After waiting almost a year after filing the case, the court found in our favour and declared that the Government’s failure to fulfil its obligations in terms of the Correctional Services Act is unconstitutional.
Speaking after the hearing Ariane Nevin, National Prisons Specialist for Sonke Gender Justice said: “This order is a victory for all remand detainees, not just those held in Pollsmoor. Today’s ruling establishes that the Government has a constitutional obligation to address overcrowding and the inhumane conditions in prisons.”
Government has been ordered to:
- Reduce overcrowding to no more than 120% of its approved capacity – unless it can show good cause as to why they cannot by Wednesday 21 December.
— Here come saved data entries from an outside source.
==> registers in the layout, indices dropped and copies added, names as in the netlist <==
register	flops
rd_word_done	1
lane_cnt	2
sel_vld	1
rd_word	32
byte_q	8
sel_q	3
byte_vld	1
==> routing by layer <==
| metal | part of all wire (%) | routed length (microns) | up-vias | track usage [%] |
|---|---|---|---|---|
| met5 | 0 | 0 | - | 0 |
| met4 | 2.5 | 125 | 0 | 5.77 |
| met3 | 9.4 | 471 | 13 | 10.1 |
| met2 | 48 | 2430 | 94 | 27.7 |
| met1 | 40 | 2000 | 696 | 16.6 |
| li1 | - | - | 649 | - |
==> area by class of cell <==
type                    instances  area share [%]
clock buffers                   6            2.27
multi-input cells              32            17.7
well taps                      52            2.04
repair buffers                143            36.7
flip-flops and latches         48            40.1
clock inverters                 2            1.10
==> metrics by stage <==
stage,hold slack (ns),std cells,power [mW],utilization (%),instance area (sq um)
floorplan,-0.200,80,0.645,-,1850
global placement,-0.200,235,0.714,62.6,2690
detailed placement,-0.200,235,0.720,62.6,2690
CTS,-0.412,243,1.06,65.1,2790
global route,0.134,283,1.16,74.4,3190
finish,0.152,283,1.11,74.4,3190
- Develop and file a comprehensive plan, by 31 January 2017, including timeframes for its implementation, which addresses and will put an end to: “the deficiencies in the provision of exercise, nutrition, accommodation, ablution facilities and healthcare services to the inmates of Pollsmoor RDF; and the deficiencies identified in Prison Visit Reports by Justice Cameron, dated 27 July 2015 and 13 August 2015 (the Cameron Report).”
This legal precedent will assist remand detainees, and hopefully sentenced inmates, to secure their rights to conditions of confinement consistent with their right to human dignity.
Clare Ballard, attorney and Head of LHR Penal Reform Programme said: “Given that this is the first case of its kind to come before the courts, the applicant and LHR are optimistic that this will lead to further and future improvements in the South African penal system. This is truly historic moment for prisoners rights.”